Girl Guides of Canada said it made the change after members said the former name was offensive to them: "This was a name that made them feel extremely uncomfortable, prompted teasing and racist comments and was a barrier to feeling that they belong at Girl Guides."
"Some do not want to be part of this branch because of the name," the organization said. "Some girls choose to skip this branch altogether or delay joining Girl Guides until after this branch."
Girl Guide troops are expected to start using the Embers name immediately, per Girl Guides, with updated Embers materials and uniforms to follow.
Brownies began as a membership level of the UK scouting group Girlguiding -- a Guide Association was established in 1909. The Brownies (originally called Rosebuds) came about so that girls under age 11 could participate.
Many major scouting organizations in the West have adopted the name in the years to follow, including Girl Guides of Canada and the Girl Scouts of the USA. The latter organization uses the Brownie name for its second- and third-grade members.

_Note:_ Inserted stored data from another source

This design comes from an exercise in tuning for small area, a short achievable clock period and few clock cycles on the open sky130 flow, not from production work. Function was checked by simulation only, so behaviour that the tests miss may differ from the original. Power and IR drop assume default switching activity.

==> flow/design.v <==
`timescale 1ns / 1ps
package cfr_pkg;
  localparam int CFR_MAX_LEN = 512;
  localparam int CFR_CHARS   = 256;
  localparam int CHAR_W      = 8;
  localparam int COUNT_W     = 10;
  localparam int POS_W       = 9;
  localparam logic [COUNT_W-1:0] COUNT_MAX  = 10'd1023;
  localparam logic [CHAR_W-1:0]  SPACE_BYTE = 8'h20;
  localparam logic [CHAR_W-1:0]  UPPER_A    = 8'h41;
  localparam logic [CHAR_W-1:0]  UPPER_Z    = 8'h5A;
  localparam logic [CHAR_W-1:0]  CASE_STEP  = 8'h20;
  localparam logic [1:0] KIND_LOAD  = 2'd0;
  localparam logic [1:0] KIND_FETCH = 2'd1;
  localparam logic [1:0] KIND_CLEAR = 2'd2;
  typedef struct packed {
    logic [1:0]        kind;
    logic [CHAR_W-1:0] char_byte;
  } cfr_req_t;
  typedef struct packed {
    logic [CHAR_W-1:0]  ranked_char;
    logic [COUNT_W-1:0] char_count;
    logic               group_end;
    logic               exhausted;
    logic               overflowed;
  } cfr_rsp_t;
  typedef enum logic [2:0] {
    ST_IDLE,
    ST_LOAD,
    ST_SCAN_ADDR,
    ST_SCAN_ORD,
    ST_SCAN_CNT,
    ST_REPLY
  } cfr_state_t;
  typedef enum logic [1:0] {
    PH_FIND,
    PH_LOOK,
    PH_DROP
  } cfr_phase_t;
  function automatic logic [CHAR_W-1:0] fold_byte(input logic [CHAR_W-1:0] b);
    logic [CHAR_W-1:0] r;
    r = b;
    if (b >= UPPER_A && b <= UPPER_Z) begin
      r = b + CASE_STEP;
    end
    fold_byte = r;
  endfunction
endpackage
`timescale 1ns / 1ps
module cfr_ram #(
  parameter int WIDTH = 8,
  parameter int DEPTH = 256
) (
  input  logic                     clk,
  input  logic                     we,
  input  logic [$clog2(DEPTH)-1:0] waddr,
  input  logic [WIDTH-1:0]         wdata,
  input  logic [$clog2(DEPTH)-1:0] raddr,
  output logic [WIDTH-1:0]         rdata
);
  logic [WIDTH-1:0] mem [DEPTH];
  always_ff @(posedge clk) begin
    if (we) begin
      mem[waddr] <= wdata;
    end
    rdata <= mem[raddr];
  end
endmodule
This design comes from an exercise in tuning for a short achievable clock period and few clock cycles on the open sky130 flow, not from production work.
Function was checked by simulation only, so behaviour that the tests miss may differ from the original.

==> 10-22 <==
==> flow/design.v <==
package mipsPkg;
	localparam int IMEM_DEPTH = 64;
	localparam int DMEM_DEPTH = 64;
	typedef logic [31:0] word;
	typedef logic [4:0] regIdx;
	typedef logic [$clog2(IMEM_DEPTH)-1:0] imemAddr;
	typedef logic [$clog2(DMEM_DEPTH)-1:0] dmemAddr;
	typedef enum logic [5:0] {
		opRType = 6'h00,
		opBeq   = 6'h04,
		opBne   = 6'h05,
		opAddi  = 6'h08,
		opOri   = 6'h0d,
		opLw    = 6'h23,
		opSw    = 6'h2b
	} opcode;
	typedef enum logic [5:0] {
		fnAdd = 6'h20,
		fnSub = 6'h22,
		fnAnd = 6'h24,
		fnOr  = 6'h25,
		fnNor = 6'h27
	} funct;
	typedef enum logic [2:0] {
		aluAdd,
		aluSub,
		aluAnd,
		aluOr,
		aluNor
	} aluOp;
endpackage
`timescale 1ns/1ps
import mipsPkg::*;
module fetchStage (
	input  logic             clk,
	input  logic             arstN,
	input  logic             run,
	input  logic             progValid,
	output logic             progReady,
	input  mipsPkg::imemAddr progAddr,
	input  mipsPkg::word     progData,
	input  logic             stall,
	input  logic             branchTaken,
	input  mipsPkg::imemAddr branchTarget,
	output logic             idValid,
	output mipsPkg::word     idInstr,
	output mipsPkg::imemAddr idPc
);
	mipsPkg::word imem [0:IMEM_DEPTH-1];
	mipsPkg::imemAddr pc;
	assign progReady = ~run;
	always_ff @(posedge clk) begin
		if (progValid && progReady) begin
			imem[progAddr] <= progData;
		end
	end
	always_ff @(posedge clk or negedge arstN) begin
		if (!arstN) begin
			pc <= '0;
			idValid <= 1'b0;
		end else if (!run) begin
			pc <= '0;
			idValid <= 1'b0;
		end else if (branchTaken) begin
			pc <= branchTarget;
			idValid <= 1'b0;
		end else if (!stall) begin
			pc <= pc + mipsPkg::imemAddr'(1);
			idValid <= 1'b1;
		end
	end
	always_ff @(posedge clk) begin
		if (!stall) begin
			idInstr <= imem[pc];
			idPc <= pc;
		end
	end
endmodule
`timescale 1ns/1ps
import mipsPkg::*;
module decodeStage (
	input  logic             clk,
	input  logic             arstN,
	input  logic             run,
	input  logic             branchTaken,
	input  logic             idValid,
	input  mipsPkg::word     idInstr,
	input  mipsPkg::imemAddr idPc,
	input  logic             wbEn,
	input  mipsPkg::regIdx   wbReg,
	input  mipsPkg::word     wbData,
	output logic             stall,
	output logic             exValid,
	output mipsPkg::aluOp    exAluOp,
	output logic             exUseImm,
	output logic             exMemRead,
	output logic             exMemWrite,
	output logic             exBranchEq,
	output logic             exBranchNe,
	output logic             exRegWrite,
	output mipsPkg::regIdx   exRs,
	output mipsPkg::regIdx   exRt,
	output mipsPkg::regIdx   exDest,
	output mipsPkg::word     exRsVal,
	output mipsPkg::word     exRtVal,
	output mipsPkg::word     exImm,
	output mipsPkg::imemAddr exPc
);
	mipsPkg::word regs [0:31];
	mipsPkg::opcode op;
	mipsPkg::funct fn;
	mipsPkg::regIdx rs, rt, rd, dest;
	mipsPkg::word rsVal, rtVal, imm;
	mipsPkg::aluOp aluSel;
	logic useImm, memRead, memWrite, branchEq, branchNe, regWrite;
	logic zeroExt, readsRs, readsRt, issue;
	assign op = mipsPkg::opcode'(idInstr[31:26]);
	assign fn = mipsPkg::funct'(idInstr[5:0]);
	assign rs = idInstr[25:21];
	assign rt = idInstr[20:16];
	assign rd = idInstr[15:11];
	always_comb begin
		aluSel = aluAdd;
		useImm = 1'b0;
		memRead = 1'b0;
		memWrite = 1'b0;
		branchEq = 1'b0;
		branchNe = 1'b0;
		regWrite = 1'b0;
		zeroExt = 1'b0;
		readsRs = 1'b0;
		readsRt = 1'b0;
		dest = rt;
		case (op)
			opRType: begin
				dest = rd;
				readsRs = 1'b1;
				readsRt = 1'b1;
				regWrite = 1'b1;
				case (fn)
					fnAdd: aluSel = aluAdd;
					fnSub: aluSel = aluSub;
					fnAnd: aluSel = aluAnd;
					fnOr: aluSel = aluOr;
					fnNor: aluSel = aluNor;
					default: regWrite = 1'b0;
				endcase
			end
			opAddi, opLw: begin
				readsRs = 1'b1;
				useImm = 1'b1;
				regWrite = 1'b1;
				memRead = (op == opLw);
			end
			opOri: begin
				readsRs = 1'b1;
				useImm = 1'b1;
				regWrite = 1'b1;
				zeroExt = 1'b1;
				aluSel = aluOr;
			end
			opSw: begin
				readsRs = 1'b1;
				readsRt = 1'b1;
				useImm = 1'b1;
				memWrite = 1'b1;
			end
			opBeq, opBne: begin
				readsRs = 1'b1;
				readsRt = 1'b1;
				branchEq = (op == opBeq);
				branchNe = (op == opBne);
			end
			default: ;
		endcase
	end
	assign imm = zeroExt ? {16'h0000, idInstr[15:0]} : {{16{idInstr[15]}}, idInstr[15:0]};
	always_ff @(posedge clk or negedge arstN) begin
		if (!arstN) begin
			for (int i = 0; i < 32; i++) begin
				regs[i] <= '0;
			end
		end else if (wbEn && wbReg != '0) begin
			regs[wbReg] <= wbData;
		end
	end
	assign rsVal = (rs == '0) ? '0 : (wbEn && wbReg == rs) ? wbData : regs[rs];
	assign rtVal = (rt == '0) ? '0 : (wbEn && wbReg == rt) ? wbData : regs[rt];
	assign stall = idValid && exValid && exMemRead && exDest != '0 &&
		((readsRs && exDest == rs) || (readsRt && exDest == rt));
	assign issue = run && idValid && !stall && !branchTaken;
	always_ff @(posedge clk or negedge arstN) begin
		if (!arstN) begin
			exValid <= 1'b0;
			exMemRead <= 1'b0;
			exMemWrite <= 1'b0;
			exBranchEq <= 1'b0;
			exBranchNe <= 1'b0;
			exRegWrite <= 1'b0;
		end else begin
			exValid <= issue;
			exMemRead <= issue && memRead;
			exMemWrite <= issue && memWrite;
			exBranchEq <= issue && branchEq;
			exBranchNe <= issue && branchNe;
			exRegWrite <= issue && regWrite;
		end
	end
	always_ff @(posedge clk) begin
		exAluOp <= aluSel;
		exUseImm <= useImm;
		exRs <= rs;
		exRt <= rt;
		exDest <= dest;
		exRsVal <= rsVal;
		exRtVal <= rtVal;
		exImm <= imm;
		exPc <= idPc;
	end
endmodule
`timescale 1ns/1ps
import mipsPkg::*;
module executeStage (
	input  logic             clk,
	input  logic             arstN,
	input  logic             run,
	input  logic             exValid,
	input  mipsPkg::aluOp    exAluOp,
	input  logic             exUseImm,
	input  logic             exMemRead,
	input  logic             exMemWrite,
	input  logic             exBranchEq,
	input  logic             exBranchNe,
	input  logic             exRegWrite,
	input  mipsPkg::regIdx   exRs,
	input  mipsPkg::regIdx   exRt,
	input  mipsPkg::regIdx   exDest,
	input  mipsPkg::word     exRsVal,
	input  mipsPkg::word     exRtVal,
	input  mipsPkg::word     exImm,
	input  mipsPkg::imemAddr exPc,
	input  logic             fwdEn,
	input  mipsPkg::regIdx   fwdReg,
	input  mipsPkg::word     fwdData,
	input  logic             wbEn,
	input  mipsPkg::regIdx   wbReg,
	input  mipsPkg::word     wbData,
	output logic             branchTaken,
	output mipsPkg::imemAddr branchTarget,
	output logic             memValid,
	output logic             memRegWrite,
	output logic             memRead,
	output logic             memWrite,
	output mipsPkg::regIdx   memDest,
	output mipsPkg::word     memResult,
	output mipsPkg::word     memStoreData
);
	mipsPkg::word opA, opB, aluB, aluY;
	logic equal;
	function automatic mipsPkg::word pickOperand(mipsPkg::regIdx r, mipsPkg::word regVal);
		if (r != '0 && fwdEn && fwdReg == r) begin
			pickOperand = fwdData;
		end else if (r != '0 && wbEn && wbReg == r) begin
			pickOperand = wbData;
		end else begin
			pickOperand = regVal;
		end
	endfunction
	always_comb begin
		opA = pickOperand(exRs, exRsVal);
		opB = pickOperand(exRt, exRtVal);
	end
	assign aluB = exUseImm ? exImm : opB;
	always_comb begin
		case (exAluOp)
			aluAdd: aluY = opA + aluB;
			aluSub: aluY = opA - aluB;
			aluAnd: aluY = opA & aluB;
			aluOr: aluY = opA | aluB;
			aluNor: aluY = ~(opA | aluB);
			default: aluY = opA + aluB;
		endcase
	end
	assign equal = (opA == opB);
	assign branchTaken = exValid && ((exBranchEq && equal) || (exBranchNe && !equal));
	assign branchTarget = exPc + mipsPkg::imemAddr'(1) + exImm[$clog2(IMEM_DEPTH)-1:0];
	always_ff @(posedge clk or negedge arstN) begin
		if (!arstN) begin
			memValid <= 1'b0;
			memRegWrite <= 1'b0;
			memRead <= 1'b0;
			memWrite <= 1'b0;
		end else begin
			memValid <= run && exValid;
			memRegWrite <= run && exValid && exRegWrite;
			memRead <= run && exValid && exMemRead;
			memWrite <= run && exValid && exMemWrite;
		end
	end
	always_ff @(posedge clk) begin
		memDest <= exDest;
		memResult <= aluY;
		memStoreData <= opB;
	end
endmodule
`timescale 1ns/1ps
import mipsPkg::*;
module memoryStage (
	input  logic           clk,
	input  logic           arstN,
	input  logic           run,
	input  logic           memValid,
	input  logic           memRegWrite,
	input  logic           memRead,
	input  logic           memWrite,
	input  mipsPkg::regIdx memDest,
	input  mipsPkg::word   memResult,
	input  mipsPkg::word   memStoreData,
	output logic           fwdEn,
	output mipsPkg::regIdx fwdReg,
	output mipsPkg::word   fwdData,
	output logic           wbEn,
	output mipsPkg::regIdx wbReg,
	output mipsPkg::word   wbData,
	output logic           storeValid,
	output mipsPkg::word   storeAddr,
	output mipsPkg::word   storeData,
	output logic           retireValid,
	output mipsPkg::regIdx retireReg,
	output mipsPkg::word   retireData
);
	mipsPkg::word dmem [0:DMEM_DEPTH-1];
	logic [DMEM_DEPTH-1:0] dmemWritten;
	mipsPkg::dmemAddr idx;
	mipsPkg::word loadData;
	assign idx = memResult[$clog2(DMEM_DEPTH)+1:2];
	assign loadData = dmemWritten[idx] ? dmem[idx] : '0;
	always_ff @(posedge clk) begin
		if (memValid && memWrite) begin
			dmem[idx] <= memStoreData;
		end
	end
	always_ff @(posedge clk or negedge arstN) begin
		if (!arstN) begin
			dmemWritten <= '0;
		end else if (memValid && memWrite) begin
			dmemWritten[idx] <= 1'b1;
		end
	end
	assign storeValid = memValid && memWrite;
	assign storeAddr = memResult;
	assign storeData = memStoreData;
	assign fwdEn = memValid && memRegWrite && !memRead;
	assign fwdReg = memDest;
	assign fwdData = memResult;
	always_ff @(posedge clk or negedge arstN) begin
		if (!arstN) begin
			wbEn <= 1'b0;
		end else begin
			wbEn <= run && memValid && memRegWrite;
		end
	end
	always_ff @(posedge clk) begin
		wbReg <= memDest;
		wbData <= memRead ? loadData : memResult;
	end
	assign retireValid = wbEn && wbReg != '0;
	assign retireReg = wbReg;
	assign retireData = wbData;
endmodule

Both Girl Guides and Girl Scouts have pledged to become "anti-racist organizations" since 2020. "We are dedicated to carrying out this pledge, and we are currently evaluating all aspects of our program to ensure alignment with this commitment," the Girl Scouts of the USA said in a statement to CNN.
The group noted that it supported its "sister organizations throughout the world in making decisions that best reflect the wellness and intentions of their communities, and most importantly, girls."